Born in Russia, January 21, 1945, and educated as a mathematician and physicist (Ph.D. Saint Petersburg University, 1967), he was a researcher and teacher at MIT from 1990 – 2005, and maintained a passion for mobile making throughout his life.
Vladimir was an artist, a dreamer, and a restless seeker. His childlike vision delighted in everyday things –
forks, spoons, as well as textures, shapes, colors and materials of all kinds. Infinitely curious and unabashed, he touched every object he encountered at the Marshfield Festival of the Arts with us in May 2011, querying vendors about their designs, finishes and techniques – an alchemist exploring another clue.He thought, he taught, he labored and questioned. He balanced shapes and wires in marvelous symmetry; his mobiles were like living creatures to him, continually moving and changing in space, light and color.
I was among his many students, who marveled at the simple joy he taught of balancing and bringing to life the elements of kinetic sculpture. He shared his talent and taught with wit and a contagious love of knowledge. Vladimir was the universal man. Scientist and spiritualist, cynic and romantic, outsider and world citizen. He worshiped at the alter of insight, harmony and balance – literally juxtaposing opposing forces to create a world in balance.
He trafficked in the music of the spheres and conjured up a universe in harmony — both science and art fully realized. Vladimir once said “Through my work I have discovered what many others have noticed: that precise science and art both reflect nature in a beautiful and elegant way.” Amen, brother.
Sarabande
In my winter garden, Vladimir’s “Sarabande” still celebrates his presence.

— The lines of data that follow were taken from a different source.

File: config.mk
export PLATFORM = sky130hd
export DESIGN_NAME = analog_core
export DESIGN_NICKNAME = d
export VERILOG_FILES = /design/src/hdl/chan_pkg.sv /design/src/hdl/emu_pkg.sv /design/src/hdl/analog_core.sv /design/src/hdl/analog_slice.sv /design/src/hdl/bit_history.sv /design/src/hdl/chunk_sequencer.sv /design/src/hdl/step_table_loader.sv
export SDC_FILE = /design/constraint.sdc
export NUM_CORES = 2
export LEC_CHECK = 0
export BUFFER_PORTS_ARGS = -buffer_cell sky130_fd_sc_hd__buf_2
export CORE_AREA = 2 2 437 396
export CTS_BUF_LIST = sky130_fd_sc_hd__clkbuf_4
export DETAILED_ROUTE_END_ITERATION = 8
export DIE_AREA = 0 0 439 398
export PLACE_DENSITY = 0.76
export SLEW_MARGIN = 20
export SYNTH_ARGS = -nofsm -noshare
export SYNTH_HDL_FRONTEND = slang
export SYNTH_SLANG_ARGS = --single-unit
File: constraint.sdc
create_clock -name emu_clk -period 5.5 [get_ports emu_clk]
set_input_delay 0.55 -clock emu_clk [delete_from_list [all_inputs] [get_ports emu_clk]]
set_output_delay 0.55 -clock emu_clk [all_outputs]
set_load 0.02 [all_outputs]
File: src/hdl/chan_pkg.sv
// channel step-response tables and the configuration port that fills them
package chan_pkg;

    localparam int coef_width = 8;
    localparam int tbl_addr_width = 10;    // sized for the largest table

    // one signed step-response contribution
    typedef logic signed [coef_width-1:0] coef_t;

    // write address, high to low: slice index, chunk index, chunk value
    typedef logic [tbl_addr_width-1:0] tbl_addr_t;

    // configuration loader states
    typedef enum logic [1:0] {
        IDLE,     // waiting for req
        WRITE,    // single write strobe
        HOLD      // ack high until req drops
    } load_state_e;

endpackage

File: src/hdl/emu_pkg.sv
// emulated datapath types shared by the slices and the top level
package emu_pkg;

    // slice accumulator, wide enough for the largest table sum plus margin
    localparam int acc_width = 12;

    // adc output magnitude
    localparam int mag_width = 8;

    // largest magnitude an adc slice can report
    localparam int mag_max = (1 << mag_width) - 1;

    typedef logic signed [acc_width-1:0] acc_t;    // signed running sum of one slice
    typedef logic [mag_width-1:0] mag_t;           // saturated absolute value

endpackage

File: src/hdl/analog_core.sv
`timescale 1ns/10ps

// emulated receiver front end
// sequencer, bit history, table loader and the adc slices
module analog_core import emu_pkg::*, chan_pkg::*; #(
    parameter int chunk_width = 4,
    parameter int num_chunks  = 4,
    parameter int num_slices  = 4,
    parameter int frame_bits  = 8
) (
    input  logic                        emu_clk,
    input  logic                        emu_rst,
    input  logic [frame_bits-1:0]       rx_bits_i,
    input  logic                        cfg_req_i,
    input  tbl_addr_t                   cfg_addr_i,
    input  coef_t                       cfg_data_i,
    output logic                        cfg_ack_o,
    output logic                        frame_valid_o,
    output logic                        clk_adc_o,
    output logic [num_slices-1:0]       adc_sgn_o,
    output mag_t [num_slices-1:0]       adc_mag_o
);
    localparam int idx_w = $clog2(num_chunks);

    logic [idx_w-1:0]       chunk_idx;
    logic [idx_w-1:0]       chunk_valid;
    logic                   sum_restart;
    logic                   frame_end;
    logic [chunk_width-1:0] chunk;
    logic                   tbl_we;
    tbl_addr_t              tbl_waddr;
    coef_t                  tbl_wdata;

    chunk_sequencer #(
        .chunk_width (chunk_width),
        .num_chunks  (num_chunks),
        .num_slices  (num_slices),
        .frame_bits  (frame_bits)
    ) u_sequencer (
        .emu_clk       (emu_clk),
        .emu_rst       (emu_rst),
        .chunk_idx_o   (chunk_idx),
        .chunk_valid_o (chunk_valid),
        .sum_restart_o (sum_restart),
        .frame_end_o   (frame_end),
        .frame_valid_o (frame_valid_o),
        .clk_adc_o     (clk_adc_o)
    );

    bit_history #(
        .chunk_width (chunk_width),
        .num_chunks  (num_chunks),
        .num_slices  (num_slices),
        .frame_bits  (frame_bits)
    ) u_history (
        .emu_clk     (emu_clk),
        .emu_rst     (emu_rst),
        .rx_bits_i   (rx_bits_i),
        .chunk_idx_i (chunk_idx),
        .frame_end_i (frame_end),
        .chunk_o     (chunk)
    );

    step_table_loader #(
        .chunk_width (chunk_width),
        .num_chunks  (num_chunks),
        .num_slices  (num_slices),
        .frame_bits  (frame_bits)
    ) u_loader (
        .emu_clk     (emu_clk),
        .emu_rst     (emu_rst),
        .cfg_req_i   (cfg_req_i),
        .cfg_addr_i  (cfg_addr_i),
        .cfg_data_i  (cfg_data_i),
        .cfg_ack_o   (cfg_ack_o),
        .tbl_we_o    (tbl_we),
        .tbl_waddr_o (tbl_waddr),
        .tbl_wdata_o (tbl_wdata)
    );

    // table writes are broadcast, each slice filters on its own index
    for (genvar g = 0; g < num_slices; g++) begin : g_slice
        analog_slice #(
            .chunk_width (chunk_width),
            .num_chunks  (num_chunks),
            .num_slices  (num_slices),
            .frame_bits  (frame_bits),
            .slice_index (g)
        ) u_slice (
            .emu_clk       (emu_clk),
            .emu_rst       (emu_rst),
            .chunk_i       (chunk),
            .chunk_valid_i (chunk_valid),
            .sum_restart_i (sum_restart),
            .frame_end_i   (frame_end),
            .tbl_we_i      (tbl_we),
            .tbl_waddr_i   (tbl_waddr),
            .tbl_wdata_i   (tbl_wdata),
            .adc_sgn_o     (adc_sgn_o[g]),
            .adc_mag_o     (adc_mag_o[g])
        );
    end

endmodule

In motion.
Here he and his wife, Ann Dix, install Sarabande in my garden, October, 2010.
Ryan Flynn visits our house frequently with our granddaughter, Maisy, whom Vladimir adored. Ryan offered this:
May he make heaven a little cooler with his sculptures.
Besides our sadness, our thoughts are with Ann, who has lost an irreplaceable partner. I am grateful to her for sharing her saddest of news. It was an honor to be Vladimir’s friend.
Kensington Stone Braithwaite
Forward-facing Janus celebrates our new grandson, Kensington Stone Braithwaite, born October 3, 2013 to Kristin Stone Braithwaite and Kenyatta Braithwaite. He arrived at 1:19am weighing 8 pounds, 2 ounces, at 20.5 inches tall with a very full head of hair, kind of Valentino style.
He was dressed for the new year in typical Braithwaite style. We are thrilled with our newest family member.
Making Cheese at Home
Blessed are the Cheesemakers
Life of Brian
Harry Poulter’s domain ranges beyond the garden and into the kitchen. He recently applied his skills at grain fermentation to another homemade specialty – Cheese making. Think of his story as “Rake and Palate…”
If you can cook, you can start making cheese at home. If you have ever brewed beer, you are halfway there. The simplest cheeses (fresh, spreadable) can be made in a day, with ingredients as common as milk and lemon juice. The most complex cheeses may require heavy presses and months or years of aging.
In addition to what you might think of as cheese, you can easily make cultured butter, yogurt, kefir, paneer, crème fraiche, mascarpone, cream cheese and many more cultured dairy products. I guarantee the fresh homemade varieties will delight you. Guests enjoy knowing you made the cheese you are serving. And savoring your own home-baked bread with your own homemade cheese or butter is an irreplaceable treat for the senses.
I got started when an old friend told me his precocious 11-year old stepdaughter was making cheese. That was a challenge I couldn’t ignore. I thought “Why am I not making my own cheese?” I had been making my own yogurt for years. A short time later, I had acquired the tools and knowledge and had the process down for making some basic and semi-advanced cheeses.
Interested? I’ll show you how to get started.
Cheese, Glorious Cheese
The origins of cheese making are lost in the mists of time, but the process was well established by the time of the ancient Romans and was described by writers of the period. Cheese making probably developed by a series of serendipitous discoveries, which led to a process by which the protein and fat of milk could be separated, solidified and preserved. Rennet and milk-digesting bacteria help acidify the cheese, and, with the addition of salt and other beneficial microbes and molds, inhibit the development of harmful or decay-producing microbes. The breakdown of proteins also leads to the development of wonderful flavors. Local milk varieties, native micro-flora and –fauna and special conditions (like caves) led to regional specialties. The ancient Romans especially esteemed cheeses from what is now France (for much more, see “On Food and Cooking – The Science and Lore of The Kitchen” by Harold McGee).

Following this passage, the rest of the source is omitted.